TAMPA, Fla. — Denver-based startup Atomos Space announced Jan. 12 it has raised the $5 million it had first sought in 2020 to develop its space-tug business, following an investment from early-stage investor Cantos Ventures.

Cantos joined an undisclosed aerospace investor in the funding round, which the startup said paves the way for launching its first two spacecraft in 2023.

Quark, a reusable orbital transfer vehicle (OTV) that Atomos Space has said will be able to tow tens of customers to their orbital destinations over the tug’s five-year lifetime, was originally planned to launch in 2021.

According to Atomos Space, the company has won and executed over $2 million in contracts with NASA, the U.S. Air Force and U.S. Space Force to support its OTV plans.

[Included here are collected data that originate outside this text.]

==> src/rtl/section_point_thinning_top_macros.svh <==
// Assertion macros shared by the section point thinning RTL.
`ifndef SECTION_POINT_THINNING_TOP_MACROS_SVH
`define SECTION_POINT_THINNING_TOP_MACROS_SVH

// Same-cycle implication, sampled on clk, off during reset.
`define SPT_ASSERT_NOW(lbl, ante, cons, msg) \
	lbl: assert property (@(posedge clk) disable iff (!arst_n) (ante) |-> (cons)) \
		else $error(msg);

// Next-cycle implication, sampled on clk, off during reset.
`define SPT_ASSERT_NEXT(lbl, ante, cons, msg) \
	lbl: assert property (@(posedge clk) disable iff (!arst_n) (ante) |=> (cons)) \
		else $error(msg);

`endif

==> src/rtl/spt_pkg.sv <==
// Shared types and constants for the section point thinning block.
package spt_pkg;

	localparam int SLOPE_W   = 32;
	localparam int COORD_W   = 32;
	localparam int ID_W      = 16;
	localparam int CFG_W     = 31;
	localparam int CFG_IDX_W = 1;
	localparam int PS_W      = 2;

	localparam logic [SLOPE_W-1:0] SLOPE_MAX     = 32'h7FFF_FFFF;
	localparam logic [SLOPE_W-1:0] SLOPE_NEG_MAX = 32'h8000_0001;

	// configuration register indexes
	localparam logic [CFG_IDX_W-1:0] REG_MIN_SPACING      = 1'b0;
	localparam logic [CFG_IDX_W-1:0] REG_MIN_SLOPE_CHANGE = 1'b1;

	// points held for the current section (grade points not counted)
	localparam logic [PS_W-1:0] PS_NONE   = 2'd0;
	localparam logic [PS_W-1:0] PS_ANCHOR = 2'd1;
	localparam logic [PS_W-1:0] PS_CAND   = 2'd2;

	typedef enum logic [2:0] {
		W_IDLE,
		W_DISPATCH,
		W_WAIT_CUR,
		W_DECIDE,
		W_EMIT_CAND,
		W_EMIT_PT,
		W_WAIT_PREV
	} walk_state_t;

	typedef enum logic [1:0] {
		DV_IDLE,
		DV_ABS,
		DV_ITER,
		DV_SIGN
	} div_state_t;

	// status of the shared slope divider
	typedef struct packed {
		logic                      busy;
		logic                      done;
		logic signed [SLOPE_W-1:0] slope;
	} div_rsp_t;

endpackage

==> src/rtl/section_point_thinning_top.sv <==
// Top level of the section point thinning block: ports, configuration registers, packing.
//
//  channel  dir  transaction
//  s_*      in   one profile point: tdata {point_id, y, x}, tuser {keep_forced, grade_marker},
//                tlast section_last
//  m_*      out  one verdict: tdata {out_y, out_x, out_id}, tuser {run_end, keep},
//                tlast section_end
//  cfg_*    in   register write, index 0 min_spacing, 1 min_slope_change
//
// A point is accepted only while the sequencer is idle; each slope is formed on the shared serial
// divider, which saturates at once on a zero x step. A point with no slope to form goes straight
// to the output. Otherwise the point waits on the divider; a dropped candidate runs it a second
// time, for the slope from the anchor to the new candidate.
// Asynchronous reset clears the walk and both registers; there is no clearing pass.
// A stalled m_tready holds at most one verdict in the output register and stops the sequencer.
module section_point_thinning_top
	import spt_pkg::*;
#(
	parameter int COORD_WIDTH = 32,
	parameter int SLOPE_FRAC  = 16
) (
	input  logic                 clk,
	input  logic                 arst_n,
	input  logic                 s_tvalid,
	output logic                 s_tready,
	input  logic [79:0]          s_tdata,   // x[31:0], y[63:32], point_id[79:64]
	input  logic                 s_tlast,
	input  logic [1:0]           s_tuser,   // grade_marker[0], keep_forced[1]
	output logic                 m_tvalid,
	input  logic                 m_tready,
	output logic [79:0]          m_tdata,   // out_id[15:0], out_x[47:16], out_y[79:48]
	output logic                 m_tlast,
	output logic [1:0]           m_tuser,   // keep[0], run_end[1]
	input  logic                 cfg_we,
	input  logic [CFG_IDX_W-1:0] cfg_index,
	input  logic [CFG_W-1:0]     cfg_data
);

	localparam int CWE = (COORD_WIDTH < 32) ? COORD_WIDTH : 32;

	logic [CFG_W-1:0]   min_spacing_q, min_slope_change_q;
	logic [ID_W-1:0]    out_id;
	logic [COORD_W-1:0] out_x, out_y;
	logic               out_keep, out_run_end;

	// configuration registers
	always_ff @(posedge clk or negedge arst_n) begin
		if (!arst_n) begin
			min_spacing_q      <= '0;
			min_slope_change_q <= '0;
		end else if (cfg_we) begin
			unique case (cfg_index)
				REG_MIN_SPACING:      min_spacing_q      <= cfg_data;
				REG_MIN_SLOPE_CHANGE: min_slope_change_q <= cfg_data;
				default: ;
			endcase
		end
	end

	spt_walk #(
		.CWE        (CWE),
		.SLOPE_FRAC (SLOPE_FRAC)
	) u_walk (
		.clk              (clk),
		.arst_n           (arst_n),
		.in_valid         (s_tvalid),
		.in_ready         (s_tready),
		.in_x             (s_tdata[31:0]),
		.in_y             (s_tdata[63:32]),
		.in_id            (s_tdata[79:64]),
		.in_grade         (s_tuser[0]),
		.in_forced        (s_tuser[1]),
		.in_last          (s_tlast),
		.min_spacing      (min_spacing_q),
		.min_slope_change (min_slope_change_q),
		.out_valid        (m_tvalid),
		.out_ready        (m_tready),
		.out_id           (out_id),
		.out_x            (out_x),
		.out_y            (out_y),
		.out_keep         (out_keep),
		.out_run_end      (out_run_end),
		.out_section_end  (m_tlast)
	);

	// result packing
	assign m_tdata = {out_y, out_x, out_id};
	assign m_tuser = {out_run_end, out_keep};

endmodule

==> src/rtl/spt_div.sv <==
// Serial restoring divider that forms the saturated fixed-point slope of two points.
module spt_div
	import spt_pkg::*;
#(
	parameter int CWE        = 32,
	parameter int SLOPE_FRAC = 16
) (
	input  logic                  clk,
	input  logic                  arst_n,
	input  logic                  start,
	input  logic signed [CWE-1:0] a_x,
	input  logic signed [CWE-1:0] a_y,
	input  logic signed [CWE-1:0] b_x,
	input  logic signed [CWE-1:0] b_y,
	output div_rsp_t              rsp
);

	localparam int DW    = CWE + 1;
	localparam int NB    = DW + SLOPE_FRAC;
	localparam int CNT_W = $clog2(NB);
	localparam int QW    = SLOPE_W - 1;

	div_state_t                state_q, state_d;
	logic signed [DW-1:0]      dx_q, dy_q;
	logic [DW-1:0]             den_q, rem_q;
	logic [NB-1:0]             num_q;
	logic [QW-1:0]             quo_q;
	logic                      ovf_q, neg_q, done_q;
	logic [CNT_W-1:0]          cnt_q;
	logic signed [SLOPE_W-1:0] res_q;

	logic [DW-1:0]  dx_mag, dy_mag;
	logic [DW:0]    rem_sh;
	logic [DW+1:0]  trial;
	logic           ge;
	logic [SLOPE_W-1:0] mag;

	// magnitudes of the step
	assign dx_mag = dx_q[DW-1] ? DW'(-dx_q) : DW'(dx_q);
	assign dy_mag = dy_q[DW-1] ? DW'(-dy_q) : DW'(dy_q);

	// one restoring step: shift in next dividend bit, trial subtract
	assign rem_sh = {rem_q, num_q[NB-1]};
	assign trial  = {1'b0, rem_sh} - {2'b00, den_q};
	assign ge     = !trial[DW+1];

	// saturated magnitude
	assign mag = ovf_q ? SLOPE_MAX : {1'b0, quo_q};

	// next state
	always_comb begin
		state_d = state_q;
		unique case (state_q)
			DV_IDLE: if (start) state_d = DV_ABS;
			DV_ABS:  state_d = (dx_q == '0) ? DV_IDLE : DV_ITER;
			DV_ITER: if (cnt_q == '0) state_d = DV_SIGN;
			DV_SIGN: state_d = DV_IDLE;
			default: state_d = DV_IDLE;
		endcase
	end

	// control registers
	always_ff @(posedge clk or negedge arst_n) begin
		if (!arst_n) begin
			state_q <= DV_IDLE;
			done_q  <= 1'b0;
		end else begin
			state_q <= state_d;
			done_q  <= ((state_q == DV_ABS) && (dx_q == '0)) || (state_q == DV_SIGN);
		end
	end

	// datapath registers
	always_ff @(posedge clk) begin
		case (state_q)
			DV_IDLE: begin
				if (start) begin
					dx_q <= DW'(b_x) - DW'(a_x);
					dy_q <= DW'(b_y) - DW'(a_y);
				end
			end
			DV_ABS: begin
				neg_q <= dy_q[DW-1] != dx_q[DW-1];
				if (dx_q == '0) begin
					// vertical step saturates
					res_q <= dy_q[DW-1] ? SLOPE_NEG_MAX : SLOPE_MAX;
				end else begin
					den_q <= dx_mag;
					num_q <= {dy_mag, SLOPE_FRAC'(0)};
					rem_q <= '0;
					quo_q <= '0;
					ovf_q <= 1'b0;
					cnt_q <= CNT_W'(NB - 1);
				end
			end
			DV_ITER: begin
				rem_q <= ge ? trial[DW-1:0] : rem_sh[DW-1:0];
				num_q <= num_q << 1;
				quo_q <= {quo_q[QW-2:0], ge};
				ovf_q <= ovf_q | quo_q[QW-1];
				cnt_q <= cnt_q - CNT_W'(1);
			end
			DV_SIGN: begin
				res_q <= neg_q ? SLOPE_W'(-mag) : mag;
			end
			default: ;
		endcase
	end

	assign rsp.busy  = (state_q != DV_IDLE);
	assign rsp.done  = done_q;
	assign rsp.slope = res_q;

endmodule

==> src/rtl/spt_walk.sv <==
// Sequencer of the thinning walk: anchor and candidate state, verdicts, output register.
`include "section_point_thinning_top_macros.svh"

module spt_walk
	import spt_pkg::*;
#(
	parameter int CWE        = 32,
	parameter int SLOPE_FRAC = 16
) (
	input  logic                      clk,
	input  logic                      arst_n,
	input  logic                      in_valid,
	output logic                      in_ready,
	input  logic [COORD_W-1:0]        in_x,
	input  logic [COORD_W-1:0]        in_y,
	input  logic [ID_W-1:0]           in_id,
	input  logic                      in_grade,
	input  logic                      in_forced,
	input  logic                      in_last,
	input  logic [CFG_W-1:0]          min_spacing,
	input  logic [CFG_W-1:0]          min_slope_change,
	output logic                      out_valid,
	input  logic                      out_ready,
	output logic [ID_W-1:0]           out_id,
	output logic [COORD_W-1:0]        out_x,
	output logic [COORD_W-1:0]        out_y,
	output logic                      out_keep,
	output logic                      out_run_end,
	output logic                      out_section_end
);

	localparam int SPW = (CWE >= 32) ? CWE + 1 : 32;

	walk_state_t state_q, state_d;
	logic [PS_W-1:0] ps_q;

	// current point
	logic signed [CWE-1:0] p_x_q, p_y_q;
	logic [ID_W-1:0]       p_id_q;
	logic                  p_grade_q, p_forced_q, p_last_q;

	// walk state
	logic signed [CWE-1:0]     anchor_x_q, anchor_y_q, cand_x_q, cand_y_q;
	logic [ID_W-1:0]           cand_id_q;
	logic                      cand_forced_q, cand_keep_q, drop_q;
	logic signed [SLOPE_W-1:0] prev_q, cur_q;

	// output register
	logic                out_valid_q;
	logic [ID_W-1:0]     out_id_q;
	logic [COORD_W-1:0]  out_x_q, out_y_q;
	logic                out_keep_q, out_run_end_q, out_section_end_q;

	logic                  out_free, div_start, div_from_cand, load_cand, load_pt;
	logic signed [CWE-1:0] div_ax, div_ay;
	div_rsp_t              div_rsp;

	logic signed [SPW-1:0] span;
	logic signed [SLOPE_W:0] sdiff;
	logic [SLOPE_W:0]        adiff;
	logic                    drop;

	assign out_free = !out_valid_q || out_ready;

	// drop test on the candidate
	assign span  = SPW'(cand_x_q) - SPW'(anchor_x_q);
	assign sdiff = (SLOPE_W+1)'(cur_q) - (SLOPE_W+1)'(prev_q);
	assign adiff = sdiff[SLOPE_W] ? (SLOPE_W+1)'(-sdiff) : (SLOPE_W+1)'(sdiff);
	assign drop  = (span < $signed(SPW'(min_spacing))) &&
	               (adiff < {2'b00, min_slope_change});

	// shared slope divider, second point is always the current one
	assign div_ax = div_from_cand ? cand_x_q : anchor_x_q;
	assign div_ay = div_from_cand ? cand_y_q : anchor_y_q;

	spt_div #(
		.CWE        (CWE),
		.SLOPE_FRAC (SLOPE_FRAC)
	) u_div (
		.clk    (clk),
		.arst_n (arst_n),
		.start  (div_start),
		.a_x    (div_ax),
		.a_y    (div_ay),
		.b_x    (p_x_q),
		.b_y    (p_y_q),
		.rsp    (div_rsp)
	);

	// next state
	always_comb begin
		state_d = state_q;
		unique case (state_q)
			W_IDLE: if (in_valid) state_d = W_DISPATCH;
			W_DISPATCH: begin
				if (p_grade_q) begin
					state_d = (p_last_q && ps_q == PS_CAND) ? W_EMIT_CAND : W_EMIT_PT;
				end else begin
					case (ps_q)
						PS_NONE:   state_d = W_EMIT_PT;
						PS_ANCHOR: state_d = p_last_q ? W_EMIT_PT : W_WAIT_PREV;
						default:   state_d = W_WAIT_CUR;
					endcase
				end
			end
			W_WAIT_CUR:  if (div_rsp.done) state_d = W_DECIDE;
			W_DECIDE:    state_d = W_EMIT_CAND;
			W_EMIT_CAND: begin
				if (out_free) begin
					if (p_grade_q || p_last_q) state_d = W_EMIT_PT;
					else if (drop_q)           state_d = W_WAIT_PREV;
					else                       state_d = W_IDLE;
				end
			end
			W_EMIT_PT:   if (out_free) state_d = W_IDLE;
			W_WAIT_PREV: if (div_rsp.done) state_d = W_IDLE;
			default:     state_d = W_IDLE;
		endcase
	end

	// sequencer outputs
	always_comb begin
		in_ready      = 1'b0;
		div_start     = 1'b0;
		div_from_cand = 1'b0;
		load_cand     = 1'b0;
		load_pt       = 1'b0;
		unique case (state_q)
			W_IDLE: in_ready = 1'b1;
			W_DISPATCH: begin
				div_from_cand = (ps_q == PS_CAND);
				div_start     = !p_grade_q &&
				                ((ps_q == PS_ANCHOR && !p_last_q) || ps_q == PS_CAND);
			end
			W_EMIT_CAND: begin
				load_cand = out_free;
				div_start = out_free && !p_grade_q && !p_last_q && drop_q;
			end
			W_EMIT_PT: load_pt = out_free;
			default: ;
		endcase
	end

	// control registers
	always_ff @(posedge clk or negedge arst_n) begin
		if (!arst_n) begin
			state_q     <= W_IDLE;
			ps_q        <= PS_NONE;
			out_valid_q <= 1'b0;
		end else begin
			state_q <= state_d;
			if (state_q == W_WAIT_PREV && div_rsp.done) begin
				ps_q <= PS_CAND;
			end else if (load_pt) begin
				if (p_last_q)                        ps_q <= PS_NONE;
				else if (!p_grade_q && ps_q == PS_NONE) ps_q <= PS_ANCHOR;
			end
			if (load_cand || load_pt) out_valid_q <= 1'b1;
			else if (out_ready)       out_valid_q <= 1'b0;
		end
	end

	// payload registers
	always_ff @(posedge clk) begin
		if (state_q == W_IDLE && in_valid) begin
			p_x_q      <= in_x[CWE-1:0];
			p_y_q      <= in_y[CWE-1:0];
			p_id_q     <= in_id;
			p_grade_q  <= in_grade;
			p_forced_q <= in_forced;
			p_last_q   <= in_last;
		end
		if (state_q == W_DISPATCH) begin
			if (p_grade_q) cand_keep_q <= 1'b1;
			else if (ps_q == PS_NONE) begin
				anchor_x_q <= p_x_q;
				anchor_y_q <= p_y_q;
			end
		end
		if (state_q == W_WAIT_CUR && div_rsp.done) cur_q <= div_rsp.slope;
		if (state_q == W_DECIDE) begin
			drop_q      <= drop;
			cand_keep_q <= !drop || cand_forced_q;
		end
		// candidate kept: it becomes the anchor
		if (load_cand && !p_grade_q && !p_last_q && !drop_q) begin
			anchor_x_q    <= cand_x_q;
			anchor_y_q    <= cand_y_q;
			prev_q        <= cur_q;
			cand_x_q      <= p_x_q;
			cand_y_q      <= p_y_q;
			cand_id_q     <= p_id_q;
			cand_forced_q <= p_forced_q;
		end
		// slope from the anchor to the new candidate
		if (state_q == W_WAIT_PREV && div_rsp.done) begin
			prev_q        <= div_rsp.slope;
			cand_x_q      <= p_x_q;
			cand_y_q      <= p_y_q;
			cand_id_q     <= p_id_q;
			cand_forced_q <= p_forced_q;
		end
		// output register load
		if (load_cand) begin
			out_id_q          <= cand_id_q;
			out_x_q           <= COORD_W'(cand_x_q);
			out_y_q           <= COORD_W'(cand_y_q);
			out_keep_q        <= cand_keep_q;
			out_run_end_q     <= !p_last_q;
			out_section_end_q <= 1'b0;
		end else if (load_pt) begin
			out_id_q          <= p_id_q;
			out_x_q           <= COORD_W'(p_x_q);
			out_y_q           <= COORD_W'(p_y_q);
			out_keep_q        <= 1'b1;
			out_run_end_q     <= 1'b1;
			out_section_end_q <= p_last_q;
		end
	end

	assign out_valid       = out_valid_q;
	assign out_id          = out_id_q;
	assign out_x           = out_x_q;
	assign out_y           = out_y_q;
	assign out_keep        = out_keep_q;
	assign out_run_end     = out_run_end_q;
	assign out_section_end = out_section_end_q;

	`SPT_ASSERT_NOW(a_div_start_free, div_start, !div_rsp.busy, "divider started while busy")
	`SPT_ASSERT_NOW(a_ready_div_quiet, in_ready, !div_rsp.busy && !div_rsp.done, "accepting while divider active")
	`SPT_ASSERT_NOW(a_done_awaited, div_rsp.done, state_q == W_WAIT_CUR || state_q == W_WAIT_PREV, "unexpected divider result")
	`SPT_ASSERT_NEXT(a_pt_closes_run, load_pt, out_valid_q && out_run_end_q, "point verdict does not close run")

endmodule
==> config.mk <==
export PLATFORM = sky130hd
export DESIGN_NAME = section_point_thinning_top
export DESIGN_NICKNAME = d
export VERILOG_FILES = /design/src/rtl/spt_pkg.sv /design/src/rtl/section_point_thinning_top.sv /design/src/rtl/spt_div.sv /design/src/rtl/spt_walk.sv
export VERILOG_INCLUDE_DIRS = /design/src /design/src/rtl
export SDC_FILE = /design/constraint.sdc
export NUM_CORES = 1
export LEC_CHECK = 0
export ABC_AREA = 1
export BUFFER_PORTS_ARGS = -buffer_cell sky130_fd_sc_hd__buf_2
export CAP_MARGIN = 30
export CORE_MARGIN = 10
export CORE_UTILIZATION = 56
export CTS_CLUSTER_DIAMETER = 30
export CTS_CLUSTER_SIZE = 30
export DETAILED_ROUTE_END_ITERATION = 8
export PLACE_DENSITY = 0.75
export SLEW_MARGIN = 15
export SYNTH_ARGS = -nofsm -noshare
export SYNTH_HDL_FRONTEND = slang
export SYNTH_SLANG_ARGS = --single-unit
==> constraint.sdc <==
create_clock -name clk -period 7.2 [get_ports clk]
set_input_delay 0.36 -clock clk [delete_from_list [all_inputs] [get_ports clk]]
set_output_delay 0.36 -clock clk [all_outputs]
set_load 0.01 [all_outputs]
# Word-level counts from Yosys, hierarchy flattened
# Index checks and enable logic that the tools add are counted.
# totals
regBits	700
input_bits	120
output_inout_bits	85
# classes
add_sub_neg	10
order_cmp	2
n_eq_ne	22
n_mux	78
bitwise_logic	3
n_reduce_logical	54
# op_table
cell	count
$mux 32	24
$mux 33	4
$sub 32x32->33	4
$neg 33->33	3
$pmux 49 s2	1
$pmux 33 s2	1
$mux 16	4
$pmux 32 s2	1
$mux 31	2
$pmux 31 s2	1
$mux 49	1
$sub 34x33->35	1
$logic_not 33->1	1
$lt 33x31->1	1
$lt 33x32->1	1
$neg 31->32	1
$mux 3	8
$pmux 3 s7	1
$reduce_bool 2->1	10
$reduce_and 2->1	9
$mux 1	16
$mux 2	8
$logic_and 1x1->1	15
$ne 2x2->1 const B	6
other kinds (23)	45

# Depth between registers and ports, before layout
# depth
word_depth	8
mapped_depth	34
mapped_depth_nobuf	33

# Hierarchy
# Synthesis repeated with hierarchy kept, for this count alone.
# unflattened
hier_cells	5130
area_unflattened_um2	42371.9
# modules_own_cells
mod	n_inst	cells_per_inst	area_per_inst_um2	seq_area_each_um2
spt_walk	1	2334	21411.8	11461.0
spt_div	1	2523	18441.4	7161.9
section_point_thinning_top	1	273	2518.7	1551.5

# Least setup slack after synthesis
# No wires, ideal clock.
# synth_path
path_kind	register to register
from	register u_walk.u_div.dx_q[1]
to	register u_walk.u_div.cnt_q[0] (enable)
setup_time_ns	0.601
t_arrival_ns	7.364
setup_slack_ns	-0.764
path_stages_with_launch	17
n_path_buf	0
period_less_slack_ns	7.964
cell_sequence	edfxtp_1 -> inv_1 -> ha_1 -> nand3_1 -> nor3_1 -> nand3_1 -> nor3_1 -> nand2_1 -> nor3_2 -> nand2_1 -> nor2_1 -> nand3_1 -> nor4_1 -> ha_1 -> nand2_1 -> nand2_1 -> a21oi_1
# synth_between
elab_chain_len	3
# synth_lines
item	line	text
start, declared	spt_div.sv:24	logic signed [DW-1:0] dx_q, dy_q;
start signal, assigned	spt_div.sv:78	dx_q <= DW'(b_x) - DW'(a_x);
$logic_not 33->1	spt_div.sv:84	if (dx_q == '0) begin
$ne 2x2->1 (no source line)	--	
$reduce_and 2->1 (no source line)	--	
end signal, assigned	spt_div.sv:93	cnt_q <= CNT_W'(NB - 1);
end signal, assigned	spt_div.sv:101	cnt_q <= cnt_q - CNT_W'(1);
end, declared	spt_div.sv:29	logic [CNT_W-1:0] cnt_q;
# Every way passes these cells.
# A chain may end at the register's enable or synchronous reset.

# Final worst setup path
# layout_path
from	register u_walk.cur_q[0]
to	register u_walk.cand_keep_q (data pin)
# layout_between
elab_chain_len	8
# layout_lines
item	line	text
start, declared	spt_walk.sv:46	logic signed [SLOPE_W-1:0] prev_q, cur_q;
start signal, assigned	spt_walk.sv:180	if (state_q == W_WAIT_CUR && div_rsp.done) cur_q <= div_rsp.slope;
$sub 32x32->33 *	spt_walk.sv:67	assign sdiff = (SLOPE_W+1)'(cur_q) - (SLOPE_W+1)'(prev_q);
$neg 33->33	spt_walk.sv:68	assign adiff = sdiff[SLOPE_W] ? (SLOPE_W+1)'(-sdiff) : (SLOPE_W+1)'(sdiff);
$mux 33 *	spt_walk.sv:68	
$lt 33x31->1 *	spt_walk.sv:70	(adiff < {2'b00, min_slope_change});
$logic_and 1x1->1 *	spt_walk.sv:69	assign drop = (span < $signed(SPW'(min_spacing))) &&
$logic_not 1->1 *	spt_walk.sv:183	cand_keep_q <= !drop || cand_forced_q;
$logic_or 1x1->1 *	spt_walk.sv:183	
$mux 1 *	spt_walk.sv:181	if (state_q == W_DECIDE) begin
end signal, assigned	spt_walk.sv:183	
end, declared	spt_walk.sv:45	logic cand_forced_q, cand_keep_q, drop_q;
# Mark *: on every way between the ends. The rest lies on a longest branch, timed or not.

Atomos Space intends to set its business apart from others in an emerging market for OTVs by using nuclear-powered tugs for its in-space transportation services.

“Current propulsion technologies are evolutionary dead ends and can’t scale into the future space economy,” Atomos Space CEO and co-founder Vanessa Clark said in the funding announcement. 

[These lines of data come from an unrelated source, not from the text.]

$ cat src/hdl/assert_macros.svh
// assertion macros used by the top-level rtl file
`ifndef ASSERT_MACROS_SVH
`define ASSERT_MACROS_SVH

`ifndef NO_ASSERTIONS

// same-cycle implication, sampled on clk, off while rst_n is low
`define SOD_ASSERT_IMP(lbl, ante, cons) \
    lbl: assert property (@(posedge clk) disable iff (!rst_n) (ante) |-> (cons)) \
        else $error("sod assertion failed");

// next-cycle implication, sampled on clk, off while rst_n is low
`define SOD_ASSERT_NXT(lbl, ante, cons) \
    lbl: assert property (@(posedge clk) disable iff (!rst_n) (ante) |=> (cons)) \
        else $error("sod assertion failed");

`else

`define SOD_ASSERT_IMP(lbl, ante, cons)
`define SOD_ASSERT_NXT(lbl, ante, cons)

`endif

`endif

$ cat src/hdl/sod_pkg.sv
// types, register codes and threshold tables for the scaled ordered dither
`default_nettype none

package sod_pkg;

    // configuration register indexes
    typedef enum logic [2:0] {
        REG_MODE_FLAGS      = 3'd0,
        REG_PLANE_COUNT     = 3'd1,
        REG_DEST_BIT_OFFSET = 3'd2,
        REG_SRC_ORIGIN      = 3'd3,
        REG_X_STEP          = 3'd4,
        REG_Y_STEP          = 3'd5,
        REG_CLIP_WINDOW     = 3'd6
    } cfg_reg_t;

    localparam int CFG_INDEX_W = 3;
    localparam int CFG_DATA_W  = 32;

    // mode flag bit positions
    localparam int FLAG_HALFTONE = 0;
    localparam int FLAG_LIGHT    = 1;
    localparam int FLAG_CLEAR    = 2;
    localparam int FLAG_CLIP     = 3;

    localparam int MAX_PLANES = 8;
    localparam int FRAC_BITS  = 16;

    // reset values of the registers
    localparam logic [3:0]  PLANE_COUNT_RST = 4'd4;
    localparam logic [31:0] STEP_RST        = 32'h0001_0000;
    localparam logic [23:0] CLIP_WINDOW_RST = 24'hFFF000;

    // threshold tables, indexed by {row[1:0], column[1:0]}
    localparam logic [3:0] THR_ORDERED [16] = '{
        4'd0, 4'd8, 4'd2, 4'd10, 4'd12, 4'd4, 4'd14, 4'd6,
        4'd3, 4'd11, 4'd1, 4'd9, 4'd14, 4'd7, 4'd13, 4'd5
    };
    localparam logic [3:0] THR_HALFTONE [16] = '{
        4'd5, 4'd12, 4'd14, 4'd3, 4'd8, 4'd0, 4'd6, 4'd10,
        4'd13, 4'd2, 4'd4, 4'd14, 4'd7, 4'd11, 4'd9, 4'd1
    };

    // msb-first bit masks
    localparam logic [7:0] MASK_OF_BIT [8] = '{
        8'd128, 8'd64, 8'd32, 8'd16, 8'd8, 8'd4, 8'd2, 8'd1
    };

    // controls handed to the dither decision
    typedef struct packed {
        logic       halftone;
        logic       light;
        logic       clipped;
        logic [3:0] plane_count;
    } dith_ctrl_t;

endpackage

`default_nettype wire

$ cat src/hdl/sod_if.sv
// valid/ready channel interfaces for pixel items and result items
`default_nettype none

interface sod_pixel_if;
    logic       valid;
    logic       ready;
    logic [7:0] plane_bits;
    logic       row_end;
    logic       frame_end;

    modport source (output valid, output plane_bits, output row_end, output frame_end,
                    input ready);
    modport sink (input valid, input plane_bits, input row_end, input frame_end,
                  output ready);
endinterface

However, Atomos Space co-founder and chief operating officer William Kowalski said its first two spacecraft, and another it expects to launch in late 2024, will use solar-powered systems. 

“Our nuclear vehicle (Neutron) will be later 2020s,” Kowalski told SpaceNews via email.

“Most of our government contract work has focused on space nuclear applications, but most of our private funding is focused on Mission 1 [in 2023] and rendezvous technologies.”

Using nuclear power in space faces regulatory, technical and cost challenges.

The startup said in an early 2021 blog post that it had planned to raise $5 million in spring 2020 to develop its technology — before being derailed by the pandemic.

In the blog post, the venture said it was funded through 2021 without additional capital.

San Francisco-based Cantos Ventures was founded in 2016 and says it manages $55 million across multiple funds.

Jason Rainbow writes about satellite telecom, space finance and commercial markets for SpaceNews. He has spent more than a decade covering the global space industry as a business journalist. Previously, he was Group Editor-in-Chief for Finance Information...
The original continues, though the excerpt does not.